Exploring dynamic transcriptome variation in thyroid cancer and aged kidneys through single-cell RNA sequencing

Abstract

Single-cell RNA sequencing (scRNA-seq) has revolutionized transcriptomic research by enabling the detailed examination of gene expression at the individual cell level, thereby overcoming the limitations of bulk RNA sequencing. This high-resolution approach enhances our understanding of cellular diversity, dynamic responses, and intricate heterogeneity across various biological contexts, including disease progression and immune modulation. scRNA-seq is particularly useful for studying complex tissues, such as the kidney, brain, and tumor microenvironments, as it elucidates previously elusive cell-cell interactions and responses. Despite its advantages, significant gaps remain in understanding the mechanisms underlying diseases, leading to limitations in treatment options across various diseases, including cancer. In particular, the dedifferentiation process in cancer, associated with poor prognosis and high recurrence rates, is poorly understood. Additionally, the detection of low abundance transcripts, such as long noncoding RNAs (lncRNAs), poses challenges for current RNA sequencing methodologies. To address these challenges, this study employed scRNA-seq to investigate the dedifferentiation process in thyroid cancer and its associated tumor microenvironment.
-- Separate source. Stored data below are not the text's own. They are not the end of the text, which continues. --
From an optimization exercise on the open Yosys and OpenROAD flow, aimed at small area; shortcuts taken in it are not production practice. The RTL was checked by simulation tests, not by an equivalence proof against the original design. The flow treats the clock pin as an ideal source, which a real chip does not have. No activity file was given, so power comes from the tool's default toggle rates.

--- design/flow/standard.sh ---
#!/bin/bash
# synth_recipe.tcl (not shown) runs the flow's synth.tcl, then flattens the netlist and writes it again
# the make line also repeats each setting of config.mk as NAME=value (left out here)
make -C /OpenROAD-flow-scripts/flow DESIGN_CONFIG=/design/flow/config.mk WORK_HOME=/design/flow/orfs CLKGATE_MAP_FILE= SYNTH_SCRIPT=/design/flow/synth_recipe.tcl "${@:-finish}"
--- design/flow/flow/clkfix.tcl ---
proc clkfix_worst_slews {} {
  set worst [dict create]
  foreach pin [get_pins -hierarchical */CLK] {
    set w 0
    foreach e {rise fall} {
      set s [get_property $pin slew_max_$e]
      if {$s > $w} { set w $s }
    }
    set net [get_nets -of_objects $pin]
    foreach d [get_pins -of_objects $net -filter "direction==output"] {
      set inst [get_full_name [get_cells -of_objects $d]]
      if {![dict exists $worst $inst] || [dict get $worst $inst] < $w} { dict set worst $inst $w }
    }
  }
  return $worst
}
set clkfix_limit [expr {[info exists ::env(CLKFIX_LIMIT)] ? $::env(CLKFIX_LIMIT) : 0.115}]
estimate_parasitics -global_routing
set clkfix_list {}
dict for {inst w} [clkfix_worst_slews] {
  set master [get_property [get_cells $inst] ref_name]
  if {$w > $clkfix_limit && [string match sky130_fd_sc_hd__clkbuf_* $master] && $master ne "sky130_fd_sc_hd__clkbuf_16"} {
    lappend clkfix_list $inst
    puts "clkfix: $inst ($master) worst sink slew [format %.1f [expr {$w * 1000}]] ps"
  }
}
if {[llength $clkfix_list]} {
  global_route -start_incremental
  foreach inst $clkfix_list { replace_cell $inst sky130_fd_sc_hd__clkbuf_16 }
  detailed_placement
  global_route -end_incremental
  estimate_parasitics -global_routing
  dict for {inst w} [clkfix_worst_slews] {
    if {$w > $clkfix_limit} { puts "clkfix: still $inst [format %.1f [expr {$w * 1000}]] ps" }
  }
  write_guides $::env(RESULTS_DIR)/route.guide
}
puts "clkfix: upsized [llength $clkfix_list] clock buffers"
--- design/flow/flow/run.sh ---
#!/bin/bash
# Own flow: the standard layout (standard.sh, all steps to finish) with
# these changes:
#  - synthesis: the combinational logic is mapped by ABC with an
#    area-oriented script (flow/area.abc) instead of ORFS's
#    abc_speed.script. Flip-flop mapping (dfflibmap) runs before ABC and is
#    unchanged, so the registers, their names and cell types are those of
#    the standard synthesis.
#  - CTS: the same clock_tree_synthesis call as ORFS makes from the
#    CTS_* settings, plus -dont_use_dummy_load.
#  - after global route (flow/clkfix.tcl): clock buffers whose flip-flop
#    clock pins would see a slew above 115 ps are upsized to clkbuf_16.
# Each step's full output is in orfs/logs/...; make's output in flow_make.log.
set -euo pipefail
here=$(pwd)
export MY_ABC_SCRIPT="$here/flow/area.abc"
{
  echo 'proc abc {args} {'
  echo '  set i [lsearch -exact $args -script]'
  echo '  if { $i >= 0 } { lset args [expr {$i + 1}] $::env(MY_ABC_SCRIPT) }'
  echo '  yosys abc {*}$args'
  echo '}'
  cat synth_recipe.tcl
} > my_synth.tcl
sed "s#SYNTH_SCRIPT=[^ ]*synth_recipe.tcl#SYNTH_SCRIPT=$here/my_synth.tcl#" standard.sh > my_standard.sh
grep -q "SYNTH_SCRIPT=$here/my_synth.tcl" my_standard.sh
CTS_SIZE=$(sed -n 's/^export CTS_CLUSTER_SIZE = //p' config.mk)
CTS_DIAM=$(sed -n 's/^export CTS_CLUSTER_DIAMETER = //p' config.mk)
CTS_BUFS=$(sed -n 's/^export CTS_BUF_LIST = //p' config.mk)
bash my_standard.sh \
  "CTS_ARGS=-sink_clustering_enable -repair_clock_nets -sink_clustering_size $CTS_SIZE -sink_clustering_max_diameter $CTS_DIAM -buf_list $CTS_BUFS -dont_use_dummy_load" \
  "POST_GLOBAL_ROUTE_TCL=$here/flow/clkfix.tcl" \
  finish > flow_make.log 2>&1
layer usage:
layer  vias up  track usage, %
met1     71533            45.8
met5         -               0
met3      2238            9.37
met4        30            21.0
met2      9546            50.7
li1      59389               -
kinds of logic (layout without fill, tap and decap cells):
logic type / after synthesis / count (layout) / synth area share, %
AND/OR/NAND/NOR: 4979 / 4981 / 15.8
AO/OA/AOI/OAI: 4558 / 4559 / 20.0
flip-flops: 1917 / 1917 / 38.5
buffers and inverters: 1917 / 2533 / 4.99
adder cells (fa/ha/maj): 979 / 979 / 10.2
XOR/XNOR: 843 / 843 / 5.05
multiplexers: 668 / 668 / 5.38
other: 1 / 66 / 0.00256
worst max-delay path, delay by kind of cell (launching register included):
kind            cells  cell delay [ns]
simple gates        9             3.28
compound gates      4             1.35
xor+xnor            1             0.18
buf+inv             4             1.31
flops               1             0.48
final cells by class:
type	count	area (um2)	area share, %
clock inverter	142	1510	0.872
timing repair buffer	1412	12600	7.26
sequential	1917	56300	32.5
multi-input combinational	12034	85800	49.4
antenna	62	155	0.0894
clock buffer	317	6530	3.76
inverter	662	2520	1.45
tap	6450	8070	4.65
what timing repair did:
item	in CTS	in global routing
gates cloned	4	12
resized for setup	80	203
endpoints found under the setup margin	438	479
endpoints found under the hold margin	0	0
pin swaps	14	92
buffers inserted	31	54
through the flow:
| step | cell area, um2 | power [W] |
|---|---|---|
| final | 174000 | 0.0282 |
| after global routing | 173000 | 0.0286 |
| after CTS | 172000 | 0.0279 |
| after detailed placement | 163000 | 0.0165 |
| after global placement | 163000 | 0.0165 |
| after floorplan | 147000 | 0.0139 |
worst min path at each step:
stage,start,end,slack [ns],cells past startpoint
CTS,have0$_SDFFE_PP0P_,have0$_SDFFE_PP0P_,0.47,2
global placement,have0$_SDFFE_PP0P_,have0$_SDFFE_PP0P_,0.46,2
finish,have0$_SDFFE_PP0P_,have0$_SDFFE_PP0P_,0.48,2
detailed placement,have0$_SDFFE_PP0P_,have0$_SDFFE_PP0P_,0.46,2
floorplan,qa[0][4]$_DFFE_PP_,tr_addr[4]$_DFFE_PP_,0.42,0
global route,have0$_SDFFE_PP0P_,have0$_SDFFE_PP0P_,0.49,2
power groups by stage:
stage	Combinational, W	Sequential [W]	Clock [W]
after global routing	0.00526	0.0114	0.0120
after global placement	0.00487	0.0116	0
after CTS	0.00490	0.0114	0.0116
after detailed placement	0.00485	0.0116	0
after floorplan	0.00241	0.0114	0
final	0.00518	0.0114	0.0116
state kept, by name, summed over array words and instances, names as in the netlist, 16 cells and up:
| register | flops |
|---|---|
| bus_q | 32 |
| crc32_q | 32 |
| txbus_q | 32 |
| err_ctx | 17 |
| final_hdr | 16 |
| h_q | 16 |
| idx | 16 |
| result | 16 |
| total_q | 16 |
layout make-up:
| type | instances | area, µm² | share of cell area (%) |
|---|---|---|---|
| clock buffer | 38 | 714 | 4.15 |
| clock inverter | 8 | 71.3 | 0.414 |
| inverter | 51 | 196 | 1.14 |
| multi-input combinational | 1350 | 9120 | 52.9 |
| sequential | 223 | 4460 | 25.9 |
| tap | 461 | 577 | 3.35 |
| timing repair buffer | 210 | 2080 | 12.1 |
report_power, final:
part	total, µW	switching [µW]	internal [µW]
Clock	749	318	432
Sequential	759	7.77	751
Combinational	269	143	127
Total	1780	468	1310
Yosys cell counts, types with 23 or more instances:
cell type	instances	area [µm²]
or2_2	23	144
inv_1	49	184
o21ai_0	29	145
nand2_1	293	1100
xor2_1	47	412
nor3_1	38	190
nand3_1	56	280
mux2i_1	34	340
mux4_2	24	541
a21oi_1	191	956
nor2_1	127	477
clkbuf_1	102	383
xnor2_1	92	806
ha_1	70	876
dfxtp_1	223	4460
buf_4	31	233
This design comes from an exercise in tuning for small area, a short achievable clock period and few clock cycles per item on the open sky130 flow, not from production work.
Only simulation tests tie the RTL to the original design; equivalence was not proved.
Power and IR drop assume default switching activity.

==> flow/design.v (outline; a module is shown in full before it is edited, if it fits) <==
// module s8b_encoder: 862 lines
module s8b_encoder (
    input  wire        clk,
    input  wire        rst,
    input  wire        in_valid,
    output wire        in_ready,
    input  wire [31:0] in_data,
    output wire        out_valid,
    input  wire        out_ready,
    output wire [63:0] out_word,
    output wire        out_last
);
  // ...
==> flow/run.sh <==
#!/bin/bash
# synth_recipe.tcl (not shown) runs the flow's synth.tcl, then flattens the netlist and writes it again
# the make line also repeats each setting of config.mk as NAME=value (left out here)
make -C /OpenROAD-flow-scripts/flow DESIGN_CONFIG=/design/flow/config.mk WORK_HOME=/design/flow/orfs CLKGATE_MAP_FILE= SYNTH_SCRIPT=/design/flow/synth_recipe.tcl finish
==> flow/config.mk <==
export PLATFORM = sky130hd
export DESIGN_NAME = s8b_encoder
export DESIGN_NICKNAME = s8b_encoder
export VERILOG_FILES = /design/flow/design.v
export SDC_FILE = /design/flow/constraint.sdc
export NUM_CORES = 4
export LEC_CHECK = 0
export CAP_MARGIN = 20
export CORE_MARGIN = 2
export CORE_UTILIZATION = 40
export SETUP_SLACK_MARGIN = 5
export SLEW_MARGIN = 20
export TNS_END_PERCENT = 5
==> flow/constraint.sdc <==
create_clock -name core_clock -period 8.0 [get_ports {clk}]
set_input_delay 1.6000 -clock core_clock [delete_from_list [all_inputs] [get_ports {clk}]]
set_output_delay 1.6000 -clock core_clock [all_outputs]
set_load 0.01 [all_outputs]
==> flow_metrics.py, run 1 <==
metrics = {
    "synth": {
        "synth_compound_area_frac": 0.297,
        "syn_nets": 1984,
        "synth_top_area_cell": "dfxtp_1",
        "synthTopCellsByCount": "dfxtp_1 (306), a22o_1 (212), clkbuf_1 (160), a222oi_1 (153), edfxtp_1 (129)",
        "syn-cell-area_mm2": 0.0205,
        "async_flop_share": 0,
        "yosysMostFrequentCell": "dfxtp_1",
    },
    "route": {
        "drc_errors": 0,
        "wl_met1_mm": 38.0,
        "routed.top_layer": "met4",
        "drt-initial-drc-count": 4372,
    },
    "placement": {
        "post-place-ws_ns": 2.63,
        "place_area_mm2": 0.0219,
    },
    "status": {
        "status": "finished clean",
    },
    "finish": {
        "multi_input_area_share": 0.411,
        "layout_commonest_cell": "dfxtp_1",
        "largestRegisters": "ow (64), fo (61)",
        "nClkBuffers": 71,
    },
    "clocking": {
        "root_buffer": "clkbuf_16",
        "numCtsBuffers": 47,
    },
    "hold_path": {
        "worstHoldPathType": "flop to flop",
    },
    "grt": {
        "grt_pass1_vias": 18400,
        "gr-usage-met3": 0.0914,
    },
    "power_and_ir_drop": {
        "pg_seq_w": 0.00243,
    },
    "floorplanning": {
        "std_cell_rows": 82,
    },
    "setup_path": {
        "critPathKind": "flop to flop",
        "critPathArrivalTime_ns": 4.10,
        "crit_end": "w8[0]$_DFF_P_",
        "crit_fanout": 9,
        "crit_cells": 11,
    },
    "sta": {
        "clock.fmax_mhz": 278,
    },
    "flow_run": {
        "maxCapViolations": 0,
    },
}
Testbench counts, summed over its fixed seeds: cycles 24,607, items 24,576.
From an optimization exercise on the open Yosys and OpenROAD flow, aimed at small area; shortcuts taken in it are not production practice. Function was checked by simulation only, so behaviour that the tests miss may differ from the original. Power is estimated from default activity; no workload was simulated.

===== flow/flow/area3.abc =====
strash; dch -f; amap; strash; dch -f; amap; topo; dnsize

===== flow/flow/resyn.ys =====
# Re-map the standard synthesis's combinational cells for area; the
# flip-flop and tie cells stay as they are.
read_liberty -ignore_miss_func @LIB@
read_verilog @IN@
hierarchy -top link_rx
setattr -mod -set keep_hierarchy 1 sky130_fd_sc_hd__dfxtp_1 sky130_fd_sc_hd__edfxtp_1 sky130_fd_sc_hd__conb_1
flatten
opt -purge
abc -liberty @LIB@ @DU@ -script @ABC@
opt_clean -purge
stat -liberty @LIB@
select -module link_rx
write_verilog -noattr -selected @OUT@

===== flow/flow/run.sh =====
#!/bin/bash
# Standard layout with these changes:
#  - the standard synthesis runs with an area-oriented ABC script
#    (flow/area.abc in place of ORFS's abc_speed.script); nothing else in
#    it changes, so its flip-flops, their names and cell types are the
#    standard ones;
#  - its combinational cells are then re-mapped once more with the ABC
#    scripts flow/area*.abc, keeping the smallest result (flip-flops and
#    tie cells stay as they are);
#  - a smaller clock tree (leaf clusters of up to 10 sinks on clkbuf_4, no
#    dummy loads);
#  - buf_1 as the port buffer cell.
set -euo pipefail
export CTS_ARGS="-sink_clustering_enable -repair_clock_nets -dont_use_dummy_load -sink_clustering_size 10 -sink_clustering_max_diameter 40 -buf_list sky130_fd_sc_hd__clkbuf_4"
export BUFFER_PORTS_ARGS="-buffer_cell sky130_fd_sc_hd__buf_1"

W=$PWD
rm -rf scripts_area
cp -r "$FLOW_HOME/scripts" scripts_area
cp flow/area.abc scripts_area/abc_speed.script
bash standard.sh SCRIPTS_DIR=$W/scripts_area synth > synth.log 2>&1

PLAT=$FLOW_HOME/platforms/sky130hd
LIB=$PLAT/lib/sky130_fd_sc_hd__tt_025C_1v80.lib
R=orfs/results/sky130hd/link_rx/base
YOSYS=$(command -v yosys || echo "$FLOW_HOME/../tools/install/yosys/bin/yosys")
DU=$(sed -n '/DONT_USE_CELLS/,/^$/p' $PLAT/config.mk | grep -o 'sky130_fd_sc_hd__[a-z0-9_]*' | sed 's/^/-dont_use /' | tr '\n' ' ')
cp $R/1_2_yosys.v std_synth.v
best=std_synth.v
best_area=$(grep 'Chip area for module' orfs/reports/sky130hd/link_rx/base/synth_stat.txt | awk '{print $NF}')
echo "standard synthesis: $best_area" > resyn_choice.log
for a in flow/area*.abc; do
  n=$(basename $a .abc)
  sed -e "s#@LIB@#$LIB#g" -e "s#@DU@#$DU#" -e "s#@IN@#std_synth.v#" -e "s#@OUT@#resyn_$n.v#" -e "s#@ABC@#$a#" flow/resyn.ys > resyn_$n.ys
  "$YOSYS" -s resyn_$n.ys > resyn_$n.log 2>&1 || continue
  ar=$(grep 'Chip area for top module' resyn_$n.log | awk '{print $NF}')
  echo "$n: $ar" >> resyn_choice.log
  if [[ -n "$ar" ]] && awk -v a="$ar" -v b="$best_area" 'BEGIN{exit !(a < b)}'; then
    best=resyn_$n.v; best_area=$ar
  fi
done
echo "kept: $best" >> resyn_choice.log
cp $best $R/1_2_yosys.v
rm -f $R/1_synth.odb $R/1_synth.sdc

bash standard.sh > standard.log 2>&1

===== flow/design.v =====
module hamming_decoder (
    input  wire [6:0] cw,
    output wire [3:0] nibble
);
    wire s1 = cw[0] ^ cw[2] ^ cw[4] ^ cw[6];
    wire s2 = cw[1] ^ cw[2] ^ cw[5] ^ cw[6];
    wire s3 = cw[3] ^ cw[4] ^ cw[5] ^ cw[6];
    assign nibble[0] = cw[2] ^ ( s1 &  s2 & ~s3);    
    assign nibble[1] = cw[4] ^ ( s1 & ~s2 &  s3);    
    assign nibble[2] = cw[5] ^ (~s1 &  s2 &  s3);    
    assign nibble[3] = cw[6] ^ ( s1 &  s2 &  s3);    
endmodule
module link_rx (
    input  wire        clk,
    input  wire        rst,
    input  wire [6:0]  local_addr_in,
    input  wire        rx_valid,
    input  wire [7:0]  rx_data,
    input  wire        rx_timeout,
    output reg         hd_valid,
    output wire [7:0]  hd_receiver,
    output wire [7:0]  hd_sender,
    output wire [7:0]  hd_type,
    output wire [7:0]  hd_len,
    output wire        pl_valid,
    output wire [63:0] pl_data,
    output reg         fe_valid,
    output wire [1:0]  fe_code
);
    localparam [7:0] MARKER    = 8'hFF;
    localparam [7:0] START     = 8'h02;
    localparam [7:0] STOP      = 8'h03;
    localparam [7:0] BROADCAST = 8'h7F;
    localparam [1:0] POS_SCAN = 2'd0;
    localparam [1:0] POS_CW   = 2'd1;
    localparam [1:0] POS_END  = 2'd2;
    reg [6:0]  local_addr;
    reg [1:0]  bm_pos;
    reg [3:0]  bm_nib;         
    reg        bm_have_upper;
    reg [3:0]  bm_upper;
    reg [2:0]  fa_hdr;         
    reg        fa_start_ok;    
    reg        fa_match;       
    reg        fa_bcast;       
    reg [7:0]  fa_sender;
    reg [7:0]  fa_type;
    reg [7:0]  fa_len;
    reg [7:0]  fa_pc;          
    reg [31:0]   asm_q;        
    reg [2047:0] ring;         
    reg [3:0]    ph;           
    reg        hd_bcast;
    reg        hd_pend;
    reg [1:0]  rd_st;          
    reg [4:0]  rd_last;        
    wire [3:0] dec_nibble;
    hamming_decoder u_dec (.cw(rx_data[6:0]), .nibble(dec_nibble));
    wire is_marker = (rx_data == MARKER);
    wire good_unit = rx_valid && (bm_pos == POS_END) && is_marker;
    wire push      = good_unit && bm_have_upper;
    wire [7:0] push_byte = {bm_upper, bm_nib};
    wire in_payload = (fa_hdr == 3'd5);
    wire last_byte  = in_payload && (fa_pc == fa_len);
    wire complete   = push && last_byte;
    wire delims_ok  = fa_start_ok && (push_byte == STOP);
    wire pl_push    = push && in_payload && !last_byte;
    wire [4:0] kc = fa_pc[7:3];
    wire [2:0] fj = fa_pc[2:0];
    wire [3:0] ph_n = ph + 4'd1;
    wire hit_cur  = (kc[3:0] == ph);
    wire hit_prev = (kc[3:0] == ph_n) && (kc != 5'd0);
    wire kp_hi    = kc[4] ^ (kc[3:0] == 4'd0);    
    reg  [127:0] merged;
    integer c, s;
    always @* begin
        for (s = 0; s < 2; s = s + 1)
            for (c = 0; c < 8; c = c + 1) begin
                if ((c < fj && c + 4 >= fj && hit_cur && kc[4] == s) ||
                    (c >= fj + 4 && hit_prev && kp_hi == s))
                    merged[64*s + 8*c +: 8] = asm_q[8*(c%4) +: 8];
                else
                    merged[64*s + 8*c +: 8] = ring[64*s + 8*c +: 8];
            end
    end
    always @(posedge clk) begin
        ring <= {merged, ring[2047:128]};
        if (pl_push)
            asm_q[8*fj[1:0] +: 8] <= push_byte;
    end
    assign hd_receiver = hd_bcast ? BROADCAST : {1'b0, local_addr};
    assign hd_sender   = fa_sender;
    assign hd_type     = fa_type;
    assign hd_len      = fa_len;
    assign fe_code     = 2'd2;
    localparam [1:0] RD_IDLE = 2'd0;
    localparam [1:0] RD_WAIT = 2'd1;
    localparam [1:0] RD_LO   = 2'd2;
    localparam [1:0] RD_HI   = 2'd3;
    wire rd_active = (rd_st != RD_IDLE);
    wire rd_slot   = (rd_st == RD_HI);
    assign pl_valid = !hd_valid && (rd_st[1] || (rd_st == RD_WAIT && ph == 4'd0));
    assign pl_data  = rd_slot ? merged[127:64] : merged[63:0];
    wire [7:0] len_m1 = fa_len - 8'd1;
    always @(posedge clk) begin
        if (rst) begin
            local_addr    <= local_addr_in;
            bm_pos        <= POS_SCAN;
            bm_have_upper <= 1'b0;
            fa_hdr        <= 3'd0;
            ph            <= 4'd0;
            hd_pend       <= 1'b0;
            rd_st         <= RD_IDLE;
            hd_valid      <= 1'b0;
            fe_valid      <= 1'b0;
        end else begin
            ph       <= ph_n;
            hd_valid <= 1'b0;
            fe_valid <= 1'b0;
            if (rx_valid) begin
                case (bm_pos)
                    POS_SCAN: if (is_marker) bm_pos <= POS_CW;
                    POS_CW: begin
                        bm_nib <= dec_nibble;
                        bm_pos <= POS_END;
                    end
                    default: begin
                        bm_pos <= POS_SCAN;
                        if (good_unit) begin
                            if (!bm_have_upper)
                                bm_upper <= bm_nib;
                            bm_have_upper <= !bm_have_upper;
                        end
                    end
                endcase
            end else if (rx_timeout) begin
                bm_pos        <= POS_SCAN;
                bm_have_upper <= 1'b0;
            end
            if (push) begin
                case (fa_hdr)
                    3'd0: fa_start_ok <= (push_byte == START);
                    3'd1: begin
                        fa_match <= (push_byte == {1'b0, local_addr}) || (push_byte == BROADCAST);
                        fa_bcast <= (push_byte == BROADCAST);
                    end
                    3'd2: fa_sender <= push_byte;
                    3'd3: fa_type   <= push_byte;
                    3'd4: begin
                        fa_len <= push_byte;
                        fa_pc  <= 8'd0;
                    end
                    default: if (!last_byte) fa_pc <= fa_pc + 8'd1;
                endcase
                if (last_byte)
                    fa_hdr <= 3'd0;
                else if (!in_payload)
                    fa_hdr <= fa_hdr + 3'd1;
            end
            if (pl_valid) begin
                if ({rd_slot, ph} == rd_last)
                    rd_st <= RD_IDLE;
                else if (ph == 4'd15)
                    rd_st <= RD_HI;
                else if (rd_st == RD_WAIT)
                    rd_st <= RD_LO;
            end
            if ((complete && delims_ok && fa_match && !rd_active) ||
                (hd_pend && !rd_active)) begin
                hd_valid  <= 1'b1;
                hd_pend   <= 1'b0;
                rd_last   <= len_m1[7:3];
                if (fa_len != 8'd0)
                    rd_st <= RD_WAIT;
            end else if (complete && delims_ok && fa_match) begin
                hd_pend  <= 1'b1;
            end
            if (complete)
                hd_bcast <= fa_bcast;
            if (complete && !delims_ok)
                fe_valid <= 1'b1;
        end
    end
endmodule
Context: an optimization exercise on an open-source flow, tuned for a short achievable clock period and few clock cycles. The choices shown serve that exercise and are no tape-out recipe. Function was checked by simulation only, so behaviour that the tests miss may differ from the original. No activity file was given, so power comes from the tool's default toggle rates.

==> harbor <==
// trc3_core
module trc3_core (
    input  wire        clk,
    input  wire        rst,
    output reg         mem_req,
    output reg         mem_we,
    output reg  [10:0] mem_addr,
    output reg  [7:0]  mem_wdata,
    input  wire        mem_ready,
    input  wire [7:0]  mem_rdata,
    output wire        gpi_req,
    output wire [2:0]  gpi_port,
    input  wire        gpi_valid,
    input  wire [7:0]  gpi_data,
    output wire        gpo_valid,
    output wire [2:0]  gpo_port,
    output wire [7:0]  gpo_data,
    output wire        bell,
    output wire        halted,
    output wire        faulted,
    output wire [2:0]  fault_code,
    output wire [10:0] pc_out
);
    localparam OP_NOP = 5'd0,  OP_HLT = 5'd1,  OP_ADD = 5'd2,  OP_ADI = 5'd3;
    localparam OP_SUB = 5'd4,  OP_XOR = 5'd5,  OP_XNO = 5'd6,  OP_IOR = 5'd7;
    localparam OP_NOR = 5'd8,  OP_AND = 5'd9,  OP_NAN = 5'd10, OP_RSH = 5'd11;
    localparam OP_LDI = 5'd12, OP_JMP = 5'd13, OP_BEQ = 5'd14, OP_BNE = 5'd15;
    localparam OP_BGT = 5'd16, OP_BLT = 5'd17, OP_CAL = 5'd18, OP_RET = 5'd19;
    localparam OP_REA = 5'd20, OP_STO = 5'd21, OP_GPI = 5'd22, OP_GPO = 5'd23;
    localparam OP_BEL = 5'd24, OP_PAS = 5'd25, OP_PAG = 5'd26;
    localparam F_NONE     = 3'd0;
    localparam F_ILLEGAL  = 3'd1;
    localparam F_RESERVED = 3'd2;
    localparam F_DATAADDR = 3'd3;
    localparam F_PAGE     = 3'd4;
    function [31:0] onehot;
        input [4:0] i;
        onehot = 32'd1 << i;
    endfunction
    function [31:0] rotl1;
        input [31:0] v;
        rotl1 = {v[30:0], v[31]};
    endfunction
  ...
make LEC_CHECK=0 ABC_CLOCK_PERIOD_IN_PS=2500 CAP_MARGIN=20 CELL_PAD_IN_SITES_DETAIL_PLACEMENT=1 CELL_PAD_IN_SITES_GLOBAL_PLACEMENT=2 CORE_MARGIN=2 CORE_UTILIZATION=40 PLACE_DENSITY=0.6 SETUP_SLACK_MARGIN=4.0 SLEW_MARGIN=20 TNS_END_PERCENT=5 finish   # period 7.0 ns
run.sh (not shown) runs the stock make flow with config.mk's settings and CLKGATE_MAP_FILE= SYNTH_SCRIPT=/design/flow/synth_recipe.tcl, a recipe that flattens the netlist after the stock synthesis.
==> umber: changes against harbor <==
--- a/flow/design.v
+++ b/flow/design.v
@@ -614,22 +614,20 @@
                 end else if (d_bcc && ir_main) begin
                     upd_v  <= 1'b1;
                     upd_bi <= id;
                     upd_t  <= cond;
                 end
-                if (recover) begin
-                    pend <= 1'b0;
-                end else begin
-                    pend     <= n_fold && !cond;
-                    pend_m   <= f_m;
-                    rf_pc    <= pcp1_d;
-                    rf_oh    <= oh2;
-                    pend_dir_r <= f_dir;
-                    pend_bi  <= pcp1_d[4:0];
-                    pend_bad <= !h0;
-                    {alt_pc, alt_oh1, alt_w, alt_oht, alt_v, alt_main} <= b_other;
-                end
+                pend <= !recover && n_fold && !cond;
+            end
+            if (d_go) begin
+                pend_m   <= f_m;
+                rf_pc    <= pcp1_d;
+                rf_oh    <= oh2;
+                pend_dir_r <= f_dir;
+                pend_bi  <= pcp1_d[4:0];
+                pend_bad <= !h0;
+                {alt_pc, alt_oh1, alt_w, alt_oht, alt_v, alt_main} <= b_other;
             end
             if (conflict)
                 c_tv <= 32'd0;
             if (f_write) begin
                 c_data[f_id] <= fw;
- SETUP_SLACK_MARGIN: 4.0 -> 3.5
- TNS_END_PERCENT: 5 -> 25
==> run summary <==
umber ran to the end with no violations. harbor ran to the end with no violations. Against harbor, the sequential share of layout area of umber is lower by 0.88 points. Of harbor and umber, umber has the higher hold slack (gap 0.016 ns). In clock power, harbor and umber hardly differ. Between harbor and umber, the lower non-clock buffer count is in harbor (gap 78). Against umber, the cell area of harbor is smaller by about 1.8%. Against umber, the die area of harbor is lower by about 0.5%.
Testbench counts of harbor, summed over its fixed seeds: cycles 80,525.
Testbench counts of umber, summed over its fixed seeds: cycles 80,525.

## afterwards: timing with drivers on the ports
The flow's constraints put no driver on any port. The routed layouts listed below were extracted and timed again, unchanged, in two steps. Step 1, drivers: a clkbuf_16 drives clk and a buf_2 each remaining input, both assumed. Step 2 times the ports against the registers' clock, not the clock port: input delays grow and output delays shrink by t, the midpoint of the rising clock arrivals with the driver on. a / b / c = no drivers / after step 1 / after step 2; a / b = the first two.
run	t, ns	setup slack, ns	worst hold slack (ns)	worst setup path at the end	slew at the worst register clock pin (ns)
harbor	1.027	2.606 / 2.606 / 2.415	0.455 / 0.455 / 0.455	input to register	0.07 / 0.07
umber	1.047	3.065 / 3.065 / 2.280	0.471 / 0.471 / 0.471	input to register	0.07 / 0.07
After both steps setup and hold are still met in every run listed. For umber, which loses most, drivers alone change the setup slack by 0.000 ns; drivers and shift together by -0.785 ns.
By integrating scRNA-seq with whole exome sequencing, I identified copy number amplification of CREB3L1 as closely associated with dedifferentiation. Furthermore, I demonstrated that elevated expression levels of CREB3L1 were linked to decreased survival rates. I also introduced a novel targeted single-cell RNA sequencing approach designed to identify rare transcripts, including lncRNAs, leading to the discovery of tissue- and age-specific lncRNAs. I explored the functional roles of these lncRNAs by constructing gene regulatory networks and observed dynamic expression changes during aging, particularly in glomerular cells. Collectively, my findings provided insights into the heterogeneity and molecular evolution of thyroid cancer, highlighting the potential driver role of CREB3L1 in its dedifferentiation process. Additionally, I illuminated the comprehensive landscape of lncRNA expression and function, offering a valuable resource for future analyses. This work aims to deepen our understanding of critical biological mechanisms across various diseases and tissues, leveraging single-cell transcriptomic analysis to reveal molecular changes and cellular dynamics.